2. Code review of target kernel extension
This costs much effort to reverse binary code and in the face of so many IOKit services and userclient. So the target selecting will impact researcher’s efficiency. What target should be reviewed firstly for more possible vulnerabilities is a headache problem.
a. Use KEEN team’s published method (Reference section [7]) to calculate KSLIDE.
b. Open any DMG file in order to let IOHDIXHDDriveOutKernel service can be opened.
c. Open IOHDIXHDDriveOutKernel service ‘s user client IOHIDIXControllerUserClient. Open IOPMrootDomain service ‘s user client RootDomainUserClient.
d. Call user client IOHIDIXControllerUserClient ‘s selector 1 (getRequest64) . From the output , we can get a kernel heap address of object IOHDIXCommand whose size is 0x68. This is vulnerability #1.
e. Call IOHDIXHDDriveOutKernel service ‘s selector 2 (processReply64). It will release the object.
f. Call RootDomainUserClient user client ‘s selector 7 (kPMSleepSystemOptions) with a carefully prepared XML as parameter , which include ROP gadget in <data> part. The <data> part occurs multiply times in order to occupy the target space successfully. We tune the XML ‘s <data> ‘s size in order to create size 0x68 buffer which OSData field point to. After the call, our controlled buffer occupy the freed IOHDIXCommand object location. And the kernel address is known by user mode program.

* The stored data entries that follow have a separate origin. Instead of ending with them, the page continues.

What follows belongs to an exercise in optimizing a design on an open flow for a short achievable clock period and few clock cycles; a production flow would make more cautious choices.
At most, simulation tests tie the RTL to the original design; equivalence was not proved.
Function not checked in run 1: the RTL went through the layout flow alone.
No activity file was given, so power comes from the tool's default toggle rates.

==> design/flow/design.v <==
`default_nettype none
package cache_pkg;
	localparam int addr_w = 16;
	localparam int data_w = 32;
	localparam int index_w = 4;
	localparam int tag_w = addr_w - index_w;
	localparam int lines = 1 << index_w;
	localparam int csr_sel_w = 2;
	localparam logic [csr_sel_w-1:0] csr_ctrl = 2'd0;
	localparam logic [csr_sel_w-1:0] csr_hits = 2'd1;
	localparam logic [csr_sel_w-1:0] csr_misses = 2'd2;
endpackage
`default_nettype wire
`timescale 1ns/1ps
`default_nettype none
module cache_store
(
	input  logic                           clk,
	input  logic                           rst,
	input  logic [cache_pkg::index_w-1:0]  lookup_index,
	input  logic [cache_pkg::tag_w-1:0]    lookup_tag,
	output logic                           hit,
	output logic                           victim_dirty,
	output logic [cache_pkg::tag_w-1:0]    victim_tag,
	output logic [cache_pkg::data_w-1:0]   line_data,
	input  logic                           wr_en,
	input  logic [cache_pkg::index_w-1:0]  wr_index,
	input  logic [cache_pkg::tag_w-1:0]    wr_tag,
	input  logic [cache_pkg::data_w-1:0]   wr_data,
	input  logic                           wr_dirty
);
	logic [cache_pkg::lines-1:0] valid_q;
	logic [cache_pkg::lines-1:0] dirty_q;
	logic [cache_pkg::tag_w-1:0] tag_q [cache_pkg::lines];
	logic [cache_pkg::data_w-1:0] data_q [cache_pkg::lines];
	logic [cache_pkg::lines-1:0] match;
	always_comb
		for (int i = 0; i < cache_pkg::lines; i++)
			match[i] = valid_q[i] && (tag_q[i] == lookup_tag);
	assign line_data = data_q[lookup_index];
	assign victim_tag = tag_q[lookup_index];
	assign hit = match[lookup_index];
	assign victim_dirty = valid_q[lookup_index] && dirty_q[lookup_index];
	always_ff @(posedge clk or negedge rst)
	begin
		if (!rst)
		begin
			valid_q <= '0;
			dirty_q <= '0;
		end
		else if (wr_en)
		begin
			valid_q[wr_index] <= 1'b1;
			dirty_q[wr_index] <= wr_dirty;
		end
	end
	always_ff @(posedge clk)
	begin
		if (wr_en)
		begin
			tag_q[wr_index] <= wr_tag;
			data_q[wr_index] <= wr_data;
		end
	end
endmodule
`default_nettype wire
`timescale 1ns/1ps
`default_nettype none
module cache_csr
(
	input  logic                             clk,
	input  logic                             rst,
	input  logic                             csr_req,
	input  logic                             csr_we,
	input  logic [cache_pkg::csr_sel_w-1:0]  csr_sel,
	input  logic [cache_pkg::data_w-1:0]     csr_wdata,
	output logic                             csr_ack,
	output logic [cache_pkg::data_w-1:0]     csr_rdata,
	output logic                             enable,
	input  logic                             hit_pulse,
	input  logic                             miss_pulse
);
	logic [cache_pkg::data_w-1:0] hits_q;
	logic [cache_pkg::data_w-1:0] misses_q;
	logic access;
	assign access = csr_req && !csr_ack;
	always_ff @(posedge clk or negedge rst)
	begin
		if (!rst)
		begin
			csr_ack <= 1'b0;
			enable <= 1'b1;
			hits_q <= '0;
			misses_q <= '0;
		end
		else
		begin
			csr_ack <= csr_req;
			if (access && csr_we && (csr_sel == cache_pkg::csr_ctrl))
				enable <= csr_wdata[0];
			if (access && csr_we && (csr_sel == cache_pkg::csr_hits))
				hits_q <= '0;
			else if (hit_pulse && (hits_q != '1))
				hits_q <= hits_q + 1'b1;
			if (access && csr_we && (csr_sel == cache_pkg::csr_misses))
				misses_q <= '0;
			else if (miss_pulse && (misses_q != '1))
				misses_q <= misses_q + 1'b1;
		end
	end
	always_ff @(posedge clk)
	begin
		if (access && !csr_we)
		begin
			case (csr_sel)
				cache_pkg::csr_ctrl:   csr_rdata <= {{(cache_pkg::data_w-1){1'b0}}, enable};
				cache_pkg::csr_hits:   csr_rdata <= hits_q;
				cache_pkg::csr_misses: csr_rdata <= misses_q;
				default:               csr_rdata <= '0;
			endcase
		end
	end
endmodule
`default_nettype wire
`timescale 1ns/1ps
`default_nettype none
module cache_ctrl
(
	input  logic                           clk,
	input  logic                           rst,
	input  logic                           cpu_req,
	input  logic                           cpu_we,
	input  logic [cache_pkg::addr_w-1:0]   cpu_addr,
	input  logic [cache_pkg::data_w-1:0]   cpu_wdata,
	output logic                           cpu_ack,
	output logic [cache_pkg::data_w-1:0]   cpu_rdata,
	output logic                           mem_req,
	output logic                           mem_we,
	output logic [cache_pkg::addr_w-1:0]   mem_addr,
	output logic [cache_pkg::data_w-1:0]   mem_wdata,
	input  logic                           mem_ack,
	input  logic [cache_pkg::data_w-1:0]   mem_rdata,
	input  logic                           enable,
	output logic                           hit_pulse,
	output logic                           miss_pulse,
	output logic [cache_pkg::index_w-1:0]  lookup_index,
	output logic [cache_pkg::tag_w-1:0]    lookup_tag,
	input  logic                           hit,
	input  logic                           victim_dirty,
	input  logic [cache_pkg::tag_w-1:0]    victim_tag,
	input  logic [cache_pkg::data_w-1:0]   line_data,
	output logic                           wr_en,
	output logic [cache_pkg::index_w-1:0]  wr_index,
	output logic [cache_pkg::tag_w-1:0]    wr_tag,
	output logic [cache_pkg::data_w-1:0]   wr_data,
	output logic                           wr_dirty
);
	logic idle_q;
	logic ack_q;
	logic rdw_q;
	logic fill_q;
	logic rd_pend_q;
	logic rd_wait_q;
	logic [cache_pkg::addr_w-1:0] addr_q;
	logic [cache_pkg::data_w-1:0] rdata_q;
	logic nx_valid_q;
	logic nx_we_q;
	logic [cache_pkg::addr_w-1:0] nx_addr_q;
	logic [cache_pkg::data_w-1:0] nx_wdata_q;
	logic nx_pend_q;
	logic [cache_pkg::addr_w-1:0] nx_raddr_q;
	logic start;
	logic busy;
	logic promote;
	logic full;
	logic cached;
	logic go_hit;
	logic go_cur;
	logic go_nx;
	logic mem_done;
	logic fill;
	logic victim_wb;
	logic new_we;
	logic [cache_pkg::addr_w-1:0] new_addr;
	logic [cache_pkg::data_w-1:0] new_wdata;
	assign lookup_index = cpu_addr[cache_pkg::index_w-1:0];
	assign lookup_tag = cpu_addr[cache_pkg::addr_w-1:cache_pkg::index_w];
	assign start = idle_q && cpu_req;
	assign busy = mem_req || rd_pend_q;
	assign promote = !busy && nx_valid_q;
	assign full = busy && nx_valid_q;
	assign cached = enable && hit;
	assign go_hit = start && cached;
	assign go_cur = start && !cached && !busy && !nx_valid_q;
	assign go_nx = start && !cached && cpu_we && !go_cur && !full;
	assign mem_done = mem_req && mem_ack;
	assign fill = rdw_q && fill_q && mem_ack;
	assign victim_wb = enable && victim_dirty;
	assign new_we = enable ? victim_dirty : cpu_we;
	assign new_addr = victim_wb ? {victim_tag, lookup_index} : cpu_addr;
	assign new_wdata = victim_wb ? line_data : cpu_wdata;
	assign cpu_ack = (cpu_req && ack_q) || (cpu_req && cpu_we && idle_q && !full) || (rdw_q && mem_ack);
	assign cpu_rdata = rdata_q | (mem_rdata & {cache_pkg::data_w{rdw_q}});
	always_ff @(posedge clk or negedge rst)
	begin
		if (!rst)
		begin
			idle_q <= 1'b1;
			ack_q <= 1'b0;
			rdw_q <= 1'b0;
			fill_q <= 1'b0;
			rd_pend_q <= 1'b0;
			rd_wait_q <= 1'b0;
			mem_req <= 1'b0;
			mem_we <= 1'b0;
			nx_valid_q <= 1'b0;
			wr_en <= 1'b0;
			hit_pulse <= 1'b0;
			miss_pulse <= 1'b0;
		end
		else
		begin
			wr_en <= ((go_hit || go_cur || go_nx) && enable && cpu_we) || fill;
			hit_pulse <= go_hit;
			miss_pulse <= (go_cur || go_nx) && enable;
			if (go_hit || go_nx)
			begin
				idle_q <= 1'b0;
				ack_q <= 1'b1;
			end
			else if (go_cur)
			begin
				idle_q <= 1'b0;
				ack_q <= cpu_we;
			end
			else if (ack_q && !cpu_req)
			begin
				idle_q <= 1'b1;
				ack_q <= 1'b0;
			end
			if (go_cur)
			begin
				mem_req <= 1'b1;
				if (victim_wb)
					rd_pend_q <= 1'b1;
				else
					rdw_q <= !cpu_we;
			end
			if (start && !busy && !nx_valid_q)
			begin
				fill_q <= enable;
				rd_wait_q <= !cpu_we;
				mem_we <= new_we;
			end
			if (go_nx)
				nx_valid_q <= 1'b1;
			else if (promote)
				nx_valid_q <= 1'b0;
			if (promote)
			begin
				mem_req <= 1'b1;
				mem_we <= nx_we_q;
				rd_pend_q <= nx_pend_q;
				rd_wait_q <= 1'b0;
			end
			if (mem_done)
			begin
				mem_req <= 1'b0;
				if (rdw_q)
				begin
					rdw_q <= 1'b0;
					ack_q <= 1'b1;
				end
			end
			else if (!mem_req && rd_pend_q)
			begin
				mem_req <= 1'b1;
				mem_we <= 1'b0;
				rd_pend_q <= 1'b0;
				rdw_q <= rd_wait_q;
			end
		end
	end
	always_ff @(posedge clk)
	begin
		if (start && !busy && !nx_valid_q)
		begin
			addr_q <= cpu_addr;
			mem_addr <= new_addr;
			mem_wdata <= new_wdata;
		end
		else if (promote)
		begin
			addr_q <= nx_raddr_q;
			mem_addr <= nx_addr_q;
			mem_wdata <= nx_wdata_q;
		end
		else if (!mem_req && rd_pend_q)
			mem_addr <= addr_q;
		if (start && !full)
		begin
			nx_we_q <= new_we;
			nx_addr_q <= new_addr;
			nx_wdata_q <= new_wdata;
			nx_pend_q <= victim_wb;
			nx_raddr_q <= cpu_addr;
		end
		if (start)
			rdata_q <= line_data;
		else if (rdw_q && mem_ack)
			rdata_q <= mem_rdata;
		else if (!idle_q && !ack_q)
			rdata_q <= '0;
		if (start)
		begin
			wr_index <= lookup_index;
			wr_tag <= lookup_tag;
			wr_data <= cpu_wdata;
			wr_dirty <= 1'b1;
		end
		else if (rdw_q && mem_ack)
		begin
			wr_index <= addr_q[cache_pkg::index_w-1:0];
			wr_tag <= addr_q[cache_pkg::addr_w-1:cache_pkg::index_w];
			wr_data <= mem_rdata;
			wr_dirty <= 1'b0;
		end
	end
endmodule
`default_nettype wire
`timescale 1ns/1ps
`default_nettype none
module cache_top
(
	input  logic                             clk,
	input  logic                             rst,
	input  logic                             cpu_req,
	input  logic                             cpu_we,
	input  logic [cache_pkg::addr_w-1:0]     cpu_addr,
	input  logic [cache_pkg::data_w-1:0]     cpu_wdata,
	output logic                             cpu_ack,
	output logic [cache_pkg::data_w-1:0]     cpu_rdata,
	output logic                             mem_req,
	output logic                             mem_we,
	output logic [cache_pkg::addr_w-1:0]     mem_addr,
	output logic [cache_pkg::data_w-1:0]     mem_wdata,
	input  logic                             mem_ack,
	input  logic [cache_pkg::data_w-1:0]     mem_rdata,
	input  logic                             csr_req,
	input  logic                             csr_we,
	input  logic [cache_pkg::csr_sel_w-1:0]  csr_sel,
	input  logic [cache_pkg::data_w-1:0]     csr_wdata,
	output logic                             csr_ack,
	output logic [cache_pkg::data_w-1:0]     csr_rdata
);
	logic enable;
	logic hit_pulse;
	logic miss_pulse;
	logic [cache_pkg::index_w-1:0] lookup_index;
	logic [cache_pkg::tag_w-1:0] lookup_tag;
	logic hit;
	logic victim_dirty;
	logic [cache_pkg::tag_w-1:0] victim_tag;
	logic [cache_pkg::data_w-1:0] line_data;
	logic wr_en;
	logic [cache_pkg::index_w-1:0] wr_index;
	logic [cache_pkg::tag_w-1:0] wr_tag;
	logic [cache_pkg::data_w-1:0] wr_data;
	logic wr_dirty;
	cache_ctrl i_ctrl (.*);
	cache_store i_store (.*);
	cache_csr i_csr (.*);
endmodule
`default_nettype wire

g. Call IOHIDIXControllerUserClient user client selector 2 (processReply64) with argument which include the address (leaked by step d). The call will take the address as a IOHDIXCommand object, and call the address located at 0x50 offset. So we control the RIP and let it execute ROP gadget.
h. In the ROP gadget, we disable the SMAP and SMEP bits in CR4. Then executes the shell code to modify current process’ uid to root and fork a shell.